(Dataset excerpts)
——

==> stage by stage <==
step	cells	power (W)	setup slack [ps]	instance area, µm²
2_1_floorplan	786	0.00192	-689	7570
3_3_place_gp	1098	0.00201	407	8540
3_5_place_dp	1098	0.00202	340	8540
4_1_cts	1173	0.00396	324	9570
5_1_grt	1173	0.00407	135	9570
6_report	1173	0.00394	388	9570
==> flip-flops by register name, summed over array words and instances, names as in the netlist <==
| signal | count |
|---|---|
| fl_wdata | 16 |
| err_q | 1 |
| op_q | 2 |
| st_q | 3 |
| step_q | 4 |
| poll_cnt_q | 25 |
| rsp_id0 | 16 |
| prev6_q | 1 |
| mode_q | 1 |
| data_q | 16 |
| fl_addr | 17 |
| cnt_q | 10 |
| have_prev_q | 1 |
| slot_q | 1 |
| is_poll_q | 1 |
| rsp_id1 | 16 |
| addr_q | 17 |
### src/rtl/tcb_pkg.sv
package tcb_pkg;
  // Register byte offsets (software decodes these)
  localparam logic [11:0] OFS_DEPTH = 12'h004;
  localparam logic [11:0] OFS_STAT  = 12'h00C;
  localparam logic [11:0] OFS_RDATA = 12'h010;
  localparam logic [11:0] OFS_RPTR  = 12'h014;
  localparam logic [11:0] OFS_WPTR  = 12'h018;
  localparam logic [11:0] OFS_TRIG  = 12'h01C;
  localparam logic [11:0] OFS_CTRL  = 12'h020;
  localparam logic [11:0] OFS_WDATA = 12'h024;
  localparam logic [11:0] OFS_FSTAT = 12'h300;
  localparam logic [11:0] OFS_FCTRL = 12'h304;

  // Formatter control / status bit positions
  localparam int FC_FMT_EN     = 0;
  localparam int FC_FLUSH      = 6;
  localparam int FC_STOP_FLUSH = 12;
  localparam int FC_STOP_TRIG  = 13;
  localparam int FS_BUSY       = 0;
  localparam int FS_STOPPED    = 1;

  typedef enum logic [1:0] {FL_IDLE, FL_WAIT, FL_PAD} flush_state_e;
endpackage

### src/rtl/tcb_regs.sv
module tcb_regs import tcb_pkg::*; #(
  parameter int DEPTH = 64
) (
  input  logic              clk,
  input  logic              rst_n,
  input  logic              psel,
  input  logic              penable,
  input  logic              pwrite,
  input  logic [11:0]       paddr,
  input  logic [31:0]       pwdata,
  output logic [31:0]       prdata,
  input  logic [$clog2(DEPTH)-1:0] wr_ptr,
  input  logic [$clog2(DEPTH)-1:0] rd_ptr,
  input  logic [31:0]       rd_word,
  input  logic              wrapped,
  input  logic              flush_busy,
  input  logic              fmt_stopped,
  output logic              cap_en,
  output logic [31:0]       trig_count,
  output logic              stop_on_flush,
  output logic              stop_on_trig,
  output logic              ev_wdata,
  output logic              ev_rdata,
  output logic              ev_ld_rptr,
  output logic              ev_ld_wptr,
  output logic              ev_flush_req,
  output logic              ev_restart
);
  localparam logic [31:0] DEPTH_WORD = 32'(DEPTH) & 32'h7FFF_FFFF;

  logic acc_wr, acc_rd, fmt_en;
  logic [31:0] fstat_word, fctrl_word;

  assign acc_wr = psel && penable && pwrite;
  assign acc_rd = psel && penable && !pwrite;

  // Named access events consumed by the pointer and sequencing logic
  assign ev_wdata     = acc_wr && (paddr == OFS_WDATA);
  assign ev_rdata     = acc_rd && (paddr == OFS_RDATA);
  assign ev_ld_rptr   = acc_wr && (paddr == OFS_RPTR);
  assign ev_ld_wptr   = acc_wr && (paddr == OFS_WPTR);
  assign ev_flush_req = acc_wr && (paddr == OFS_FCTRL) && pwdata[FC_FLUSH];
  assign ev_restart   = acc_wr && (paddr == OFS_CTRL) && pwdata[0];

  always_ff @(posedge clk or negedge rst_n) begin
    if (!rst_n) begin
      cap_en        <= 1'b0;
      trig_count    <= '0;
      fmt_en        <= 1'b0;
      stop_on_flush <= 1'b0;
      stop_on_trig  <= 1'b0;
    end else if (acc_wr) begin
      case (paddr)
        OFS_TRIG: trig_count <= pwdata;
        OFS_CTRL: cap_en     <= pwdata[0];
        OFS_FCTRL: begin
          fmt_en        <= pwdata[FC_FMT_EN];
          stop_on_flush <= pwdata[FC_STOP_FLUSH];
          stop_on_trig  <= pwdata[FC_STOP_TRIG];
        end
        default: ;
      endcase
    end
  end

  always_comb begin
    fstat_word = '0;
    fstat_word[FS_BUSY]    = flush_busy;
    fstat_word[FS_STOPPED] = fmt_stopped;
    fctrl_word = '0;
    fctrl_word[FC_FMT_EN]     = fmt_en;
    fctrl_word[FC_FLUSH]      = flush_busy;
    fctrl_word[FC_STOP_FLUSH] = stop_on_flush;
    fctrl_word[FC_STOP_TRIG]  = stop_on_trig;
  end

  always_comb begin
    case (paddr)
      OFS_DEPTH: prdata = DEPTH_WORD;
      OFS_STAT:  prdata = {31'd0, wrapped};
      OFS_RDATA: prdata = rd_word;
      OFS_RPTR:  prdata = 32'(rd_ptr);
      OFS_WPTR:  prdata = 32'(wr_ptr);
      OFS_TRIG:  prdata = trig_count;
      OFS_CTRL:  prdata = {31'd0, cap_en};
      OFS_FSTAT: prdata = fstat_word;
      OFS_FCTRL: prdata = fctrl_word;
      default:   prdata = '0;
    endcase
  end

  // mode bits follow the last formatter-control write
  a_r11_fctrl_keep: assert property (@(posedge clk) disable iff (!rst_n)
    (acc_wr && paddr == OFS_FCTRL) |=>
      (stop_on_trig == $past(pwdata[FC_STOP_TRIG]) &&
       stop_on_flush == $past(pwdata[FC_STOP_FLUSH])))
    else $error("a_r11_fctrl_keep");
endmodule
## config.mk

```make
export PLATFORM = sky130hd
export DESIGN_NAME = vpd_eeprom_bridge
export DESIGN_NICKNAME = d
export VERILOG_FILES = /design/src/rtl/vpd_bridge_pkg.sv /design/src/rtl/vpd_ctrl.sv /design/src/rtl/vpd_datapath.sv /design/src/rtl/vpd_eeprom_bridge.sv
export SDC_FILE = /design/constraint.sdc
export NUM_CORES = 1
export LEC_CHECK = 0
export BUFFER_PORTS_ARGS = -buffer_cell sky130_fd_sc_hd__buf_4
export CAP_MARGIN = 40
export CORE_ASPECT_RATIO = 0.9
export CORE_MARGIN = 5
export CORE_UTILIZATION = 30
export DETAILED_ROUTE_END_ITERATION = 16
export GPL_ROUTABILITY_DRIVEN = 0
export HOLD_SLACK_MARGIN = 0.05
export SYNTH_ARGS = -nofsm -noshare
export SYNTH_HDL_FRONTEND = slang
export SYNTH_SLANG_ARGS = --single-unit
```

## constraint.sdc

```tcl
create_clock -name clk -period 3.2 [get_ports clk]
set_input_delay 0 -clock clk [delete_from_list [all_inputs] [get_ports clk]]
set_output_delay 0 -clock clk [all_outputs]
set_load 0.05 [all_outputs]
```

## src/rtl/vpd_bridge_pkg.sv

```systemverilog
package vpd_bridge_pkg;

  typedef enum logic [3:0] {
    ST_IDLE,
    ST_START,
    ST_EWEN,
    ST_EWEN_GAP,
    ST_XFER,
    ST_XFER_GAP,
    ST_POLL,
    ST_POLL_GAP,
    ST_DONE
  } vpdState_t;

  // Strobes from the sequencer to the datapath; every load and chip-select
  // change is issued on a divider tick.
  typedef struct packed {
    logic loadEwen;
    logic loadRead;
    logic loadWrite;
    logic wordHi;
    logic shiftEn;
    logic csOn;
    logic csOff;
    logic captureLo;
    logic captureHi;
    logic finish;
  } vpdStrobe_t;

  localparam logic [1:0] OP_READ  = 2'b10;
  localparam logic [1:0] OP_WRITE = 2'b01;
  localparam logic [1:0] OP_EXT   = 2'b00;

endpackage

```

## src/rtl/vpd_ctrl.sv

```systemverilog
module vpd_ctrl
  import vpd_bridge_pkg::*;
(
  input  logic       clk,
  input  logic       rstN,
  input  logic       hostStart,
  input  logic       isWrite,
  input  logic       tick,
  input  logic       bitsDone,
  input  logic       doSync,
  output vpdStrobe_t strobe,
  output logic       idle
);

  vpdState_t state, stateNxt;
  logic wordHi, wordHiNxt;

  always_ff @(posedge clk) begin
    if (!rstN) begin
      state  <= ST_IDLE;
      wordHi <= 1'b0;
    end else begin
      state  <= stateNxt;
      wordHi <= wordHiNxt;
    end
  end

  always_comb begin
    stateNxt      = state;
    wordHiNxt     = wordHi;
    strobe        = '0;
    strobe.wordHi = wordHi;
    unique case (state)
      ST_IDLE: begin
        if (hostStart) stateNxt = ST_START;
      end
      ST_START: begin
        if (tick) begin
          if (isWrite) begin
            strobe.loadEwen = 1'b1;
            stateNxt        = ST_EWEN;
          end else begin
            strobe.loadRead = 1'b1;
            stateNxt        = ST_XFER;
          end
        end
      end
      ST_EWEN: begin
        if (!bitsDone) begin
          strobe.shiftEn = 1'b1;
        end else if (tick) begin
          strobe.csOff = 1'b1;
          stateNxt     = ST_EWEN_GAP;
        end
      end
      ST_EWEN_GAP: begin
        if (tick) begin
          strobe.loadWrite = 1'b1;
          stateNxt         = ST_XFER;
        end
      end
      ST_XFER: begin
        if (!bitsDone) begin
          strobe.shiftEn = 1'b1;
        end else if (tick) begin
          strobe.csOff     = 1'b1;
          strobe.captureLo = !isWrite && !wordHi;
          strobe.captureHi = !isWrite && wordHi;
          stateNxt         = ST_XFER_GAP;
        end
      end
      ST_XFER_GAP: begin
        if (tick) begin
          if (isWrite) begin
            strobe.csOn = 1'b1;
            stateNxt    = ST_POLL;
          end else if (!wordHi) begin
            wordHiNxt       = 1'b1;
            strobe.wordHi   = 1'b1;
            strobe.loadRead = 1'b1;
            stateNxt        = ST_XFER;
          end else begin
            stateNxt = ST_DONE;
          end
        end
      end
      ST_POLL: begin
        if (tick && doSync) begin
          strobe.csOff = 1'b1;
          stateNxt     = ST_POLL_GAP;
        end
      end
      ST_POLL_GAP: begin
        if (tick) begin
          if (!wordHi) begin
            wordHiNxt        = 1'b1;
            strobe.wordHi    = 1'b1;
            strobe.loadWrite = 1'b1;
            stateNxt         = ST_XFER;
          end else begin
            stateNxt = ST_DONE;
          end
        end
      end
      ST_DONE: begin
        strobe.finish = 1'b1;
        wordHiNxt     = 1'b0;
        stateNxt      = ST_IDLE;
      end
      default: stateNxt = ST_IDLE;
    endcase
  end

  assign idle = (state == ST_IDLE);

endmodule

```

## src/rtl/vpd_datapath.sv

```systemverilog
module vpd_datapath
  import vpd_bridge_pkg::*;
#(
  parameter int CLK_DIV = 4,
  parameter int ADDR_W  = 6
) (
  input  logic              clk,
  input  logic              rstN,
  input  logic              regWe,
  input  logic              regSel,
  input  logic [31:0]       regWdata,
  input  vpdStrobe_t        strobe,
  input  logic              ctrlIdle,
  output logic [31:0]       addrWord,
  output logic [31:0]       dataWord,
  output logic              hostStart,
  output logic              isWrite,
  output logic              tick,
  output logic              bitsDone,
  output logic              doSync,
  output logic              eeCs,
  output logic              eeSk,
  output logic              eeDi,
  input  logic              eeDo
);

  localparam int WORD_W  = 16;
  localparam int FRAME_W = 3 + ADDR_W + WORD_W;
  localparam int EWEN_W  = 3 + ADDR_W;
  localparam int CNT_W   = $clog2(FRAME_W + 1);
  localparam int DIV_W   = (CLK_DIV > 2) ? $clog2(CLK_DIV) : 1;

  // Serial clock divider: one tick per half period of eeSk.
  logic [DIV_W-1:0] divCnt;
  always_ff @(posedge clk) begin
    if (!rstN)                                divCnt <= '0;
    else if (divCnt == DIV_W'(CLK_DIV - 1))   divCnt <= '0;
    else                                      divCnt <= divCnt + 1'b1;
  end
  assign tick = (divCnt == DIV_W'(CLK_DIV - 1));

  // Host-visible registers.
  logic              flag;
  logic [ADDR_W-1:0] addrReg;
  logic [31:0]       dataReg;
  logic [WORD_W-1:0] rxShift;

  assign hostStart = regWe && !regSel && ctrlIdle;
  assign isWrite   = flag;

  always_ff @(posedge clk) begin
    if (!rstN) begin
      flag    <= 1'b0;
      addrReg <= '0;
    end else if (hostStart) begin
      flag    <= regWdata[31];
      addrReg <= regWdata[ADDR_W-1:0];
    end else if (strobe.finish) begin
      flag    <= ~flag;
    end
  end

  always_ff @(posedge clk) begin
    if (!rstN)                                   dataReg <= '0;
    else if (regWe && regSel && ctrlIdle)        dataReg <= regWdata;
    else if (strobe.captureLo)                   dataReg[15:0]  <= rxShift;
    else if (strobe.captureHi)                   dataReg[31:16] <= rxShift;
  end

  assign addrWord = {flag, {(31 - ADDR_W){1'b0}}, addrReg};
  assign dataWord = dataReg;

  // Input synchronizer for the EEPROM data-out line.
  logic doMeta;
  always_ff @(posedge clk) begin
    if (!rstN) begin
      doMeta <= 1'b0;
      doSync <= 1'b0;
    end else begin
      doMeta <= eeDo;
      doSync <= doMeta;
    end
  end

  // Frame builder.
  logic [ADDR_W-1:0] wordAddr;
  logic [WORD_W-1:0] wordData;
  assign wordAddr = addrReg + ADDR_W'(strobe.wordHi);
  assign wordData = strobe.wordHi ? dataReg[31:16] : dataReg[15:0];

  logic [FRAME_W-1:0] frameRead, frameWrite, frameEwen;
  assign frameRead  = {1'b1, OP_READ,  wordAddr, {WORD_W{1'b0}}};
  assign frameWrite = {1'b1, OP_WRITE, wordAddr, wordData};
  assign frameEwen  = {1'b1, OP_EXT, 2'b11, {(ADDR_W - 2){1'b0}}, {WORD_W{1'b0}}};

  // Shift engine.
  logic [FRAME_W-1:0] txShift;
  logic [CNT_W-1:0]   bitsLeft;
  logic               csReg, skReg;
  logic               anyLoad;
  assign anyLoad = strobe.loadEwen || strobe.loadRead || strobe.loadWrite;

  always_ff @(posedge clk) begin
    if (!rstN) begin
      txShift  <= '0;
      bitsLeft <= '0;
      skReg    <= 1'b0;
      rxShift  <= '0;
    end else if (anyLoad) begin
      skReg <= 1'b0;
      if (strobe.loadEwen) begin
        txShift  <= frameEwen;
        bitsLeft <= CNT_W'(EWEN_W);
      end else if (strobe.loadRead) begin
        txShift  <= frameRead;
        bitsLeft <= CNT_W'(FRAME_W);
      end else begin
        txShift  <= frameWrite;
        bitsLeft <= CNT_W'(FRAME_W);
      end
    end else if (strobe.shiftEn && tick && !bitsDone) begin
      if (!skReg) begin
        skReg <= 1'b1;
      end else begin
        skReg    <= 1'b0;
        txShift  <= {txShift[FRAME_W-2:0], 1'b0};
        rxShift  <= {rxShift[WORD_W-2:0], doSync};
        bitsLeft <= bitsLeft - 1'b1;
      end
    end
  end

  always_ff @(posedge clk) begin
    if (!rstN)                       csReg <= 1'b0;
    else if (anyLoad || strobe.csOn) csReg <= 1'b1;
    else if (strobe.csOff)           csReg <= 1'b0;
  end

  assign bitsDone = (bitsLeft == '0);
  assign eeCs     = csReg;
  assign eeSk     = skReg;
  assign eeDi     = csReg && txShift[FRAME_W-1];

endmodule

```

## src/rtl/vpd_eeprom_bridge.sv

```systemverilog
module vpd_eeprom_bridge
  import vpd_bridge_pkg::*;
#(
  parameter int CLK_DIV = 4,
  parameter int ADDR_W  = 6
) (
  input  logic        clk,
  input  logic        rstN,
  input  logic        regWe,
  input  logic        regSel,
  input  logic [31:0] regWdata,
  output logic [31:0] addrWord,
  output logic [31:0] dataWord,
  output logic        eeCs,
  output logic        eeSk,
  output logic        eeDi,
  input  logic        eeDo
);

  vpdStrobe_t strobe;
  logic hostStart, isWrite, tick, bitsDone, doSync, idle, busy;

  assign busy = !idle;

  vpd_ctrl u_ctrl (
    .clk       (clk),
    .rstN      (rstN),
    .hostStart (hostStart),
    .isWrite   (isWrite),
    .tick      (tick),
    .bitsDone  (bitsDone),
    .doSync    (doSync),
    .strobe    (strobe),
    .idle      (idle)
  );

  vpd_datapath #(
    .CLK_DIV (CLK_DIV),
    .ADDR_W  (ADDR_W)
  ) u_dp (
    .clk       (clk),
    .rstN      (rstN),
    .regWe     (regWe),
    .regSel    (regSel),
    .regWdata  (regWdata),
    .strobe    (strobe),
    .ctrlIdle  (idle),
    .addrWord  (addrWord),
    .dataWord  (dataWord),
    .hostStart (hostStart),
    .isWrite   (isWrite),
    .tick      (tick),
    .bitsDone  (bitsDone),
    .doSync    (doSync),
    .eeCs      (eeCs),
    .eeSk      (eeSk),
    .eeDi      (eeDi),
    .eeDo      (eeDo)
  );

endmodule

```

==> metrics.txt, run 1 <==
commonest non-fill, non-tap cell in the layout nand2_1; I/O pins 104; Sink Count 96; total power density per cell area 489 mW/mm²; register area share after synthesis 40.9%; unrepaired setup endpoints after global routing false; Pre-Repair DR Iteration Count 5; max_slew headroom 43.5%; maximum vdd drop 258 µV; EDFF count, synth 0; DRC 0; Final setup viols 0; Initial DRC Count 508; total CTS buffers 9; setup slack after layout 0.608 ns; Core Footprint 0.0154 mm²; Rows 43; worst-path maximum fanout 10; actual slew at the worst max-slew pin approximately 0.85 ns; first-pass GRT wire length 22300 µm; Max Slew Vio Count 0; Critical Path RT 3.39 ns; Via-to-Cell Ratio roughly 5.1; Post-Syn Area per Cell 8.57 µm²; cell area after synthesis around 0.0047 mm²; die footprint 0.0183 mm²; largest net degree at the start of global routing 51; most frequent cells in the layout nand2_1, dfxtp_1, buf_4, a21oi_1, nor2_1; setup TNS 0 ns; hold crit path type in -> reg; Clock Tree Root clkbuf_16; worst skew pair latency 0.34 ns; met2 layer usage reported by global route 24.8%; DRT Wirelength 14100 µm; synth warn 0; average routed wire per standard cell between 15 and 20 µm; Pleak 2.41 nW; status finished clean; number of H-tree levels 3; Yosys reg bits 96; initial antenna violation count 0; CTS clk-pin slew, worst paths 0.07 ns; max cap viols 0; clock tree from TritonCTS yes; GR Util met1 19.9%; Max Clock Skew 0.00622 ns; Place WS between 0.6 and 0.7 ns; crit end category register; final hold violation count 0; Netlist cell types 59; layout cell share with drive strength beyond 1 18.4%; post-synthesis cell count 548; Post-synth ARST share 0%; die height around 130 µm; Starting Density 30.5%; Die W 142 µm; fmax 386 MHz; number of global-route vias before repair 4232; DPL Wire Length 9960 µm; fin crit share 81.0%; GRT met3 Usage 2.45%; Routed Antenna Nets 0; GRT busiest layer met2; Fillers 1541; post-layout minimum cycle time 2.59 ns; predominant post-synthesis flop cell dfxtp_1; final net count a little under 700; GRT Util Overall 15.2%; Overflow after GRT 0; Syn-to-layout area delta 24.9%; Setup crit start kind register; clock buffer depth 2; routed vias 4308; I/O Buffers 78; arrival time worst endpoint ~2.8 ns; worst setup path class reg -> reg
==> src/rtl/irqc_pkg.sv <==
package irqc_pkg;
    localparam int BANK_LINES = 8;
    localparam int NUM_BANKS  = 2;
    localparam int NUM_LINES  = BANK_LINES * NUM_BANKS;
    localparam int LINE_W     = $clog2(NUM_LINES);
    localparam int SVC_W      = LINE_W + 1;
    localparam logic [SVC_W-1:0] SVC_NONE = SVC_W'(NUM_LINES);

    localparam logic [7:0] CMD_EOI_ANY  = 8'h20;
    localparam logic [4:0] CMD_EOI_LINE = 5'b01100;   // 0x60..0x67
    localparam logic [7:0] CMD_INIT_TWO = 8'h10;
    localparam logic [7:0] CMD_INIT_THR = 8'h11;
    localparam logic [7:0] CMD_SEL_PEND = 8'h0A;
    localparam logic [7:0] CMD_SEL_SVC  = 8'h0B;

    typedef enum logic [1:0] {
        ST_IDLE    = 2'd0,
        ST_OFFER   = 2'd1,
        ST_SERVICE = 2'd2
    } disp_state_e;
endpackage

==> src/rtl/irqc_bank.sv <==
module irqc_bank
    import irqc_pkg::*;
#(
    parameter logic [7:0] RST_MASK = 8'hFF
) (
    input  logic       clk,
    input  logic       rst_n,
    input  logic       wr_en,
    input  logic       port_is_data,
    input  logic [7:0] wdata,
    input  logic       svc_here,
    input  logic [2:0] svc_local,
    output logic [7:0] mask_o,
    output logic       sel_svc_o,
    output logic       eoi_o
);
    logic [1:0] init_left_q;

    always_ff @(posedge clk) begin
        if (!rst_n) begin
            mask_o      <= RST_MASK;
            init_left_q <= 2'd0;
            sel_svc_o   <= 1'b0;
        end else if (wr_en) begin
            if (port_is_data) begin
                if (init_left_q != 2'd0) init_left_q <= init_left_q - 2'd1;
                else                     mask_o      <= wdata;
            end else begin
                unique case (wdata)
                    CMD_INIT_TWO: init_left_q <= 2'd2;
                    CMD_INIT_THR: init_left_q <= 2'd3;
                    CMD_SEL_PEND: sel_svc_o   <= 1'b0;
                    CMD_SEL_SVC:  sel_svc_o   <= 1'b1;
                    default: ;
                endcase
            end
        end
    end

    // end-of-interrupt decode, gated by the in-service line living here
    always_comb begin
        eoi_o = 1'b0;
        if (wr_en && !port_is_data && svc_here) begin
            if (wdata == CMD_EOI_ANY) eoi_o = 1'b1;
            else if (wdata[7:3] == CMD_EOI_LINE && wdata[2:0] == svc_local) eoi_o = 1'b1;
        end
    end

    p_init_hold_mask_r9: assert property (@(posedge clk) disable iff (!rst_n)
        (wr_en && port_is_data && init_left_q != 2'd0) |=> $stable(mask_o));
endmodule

——

WHAT THE EXERCISE ASKS — In how many lines of the records does the word "doMeta" appear? Answer with the number only.

EXERCISE RESULT — 4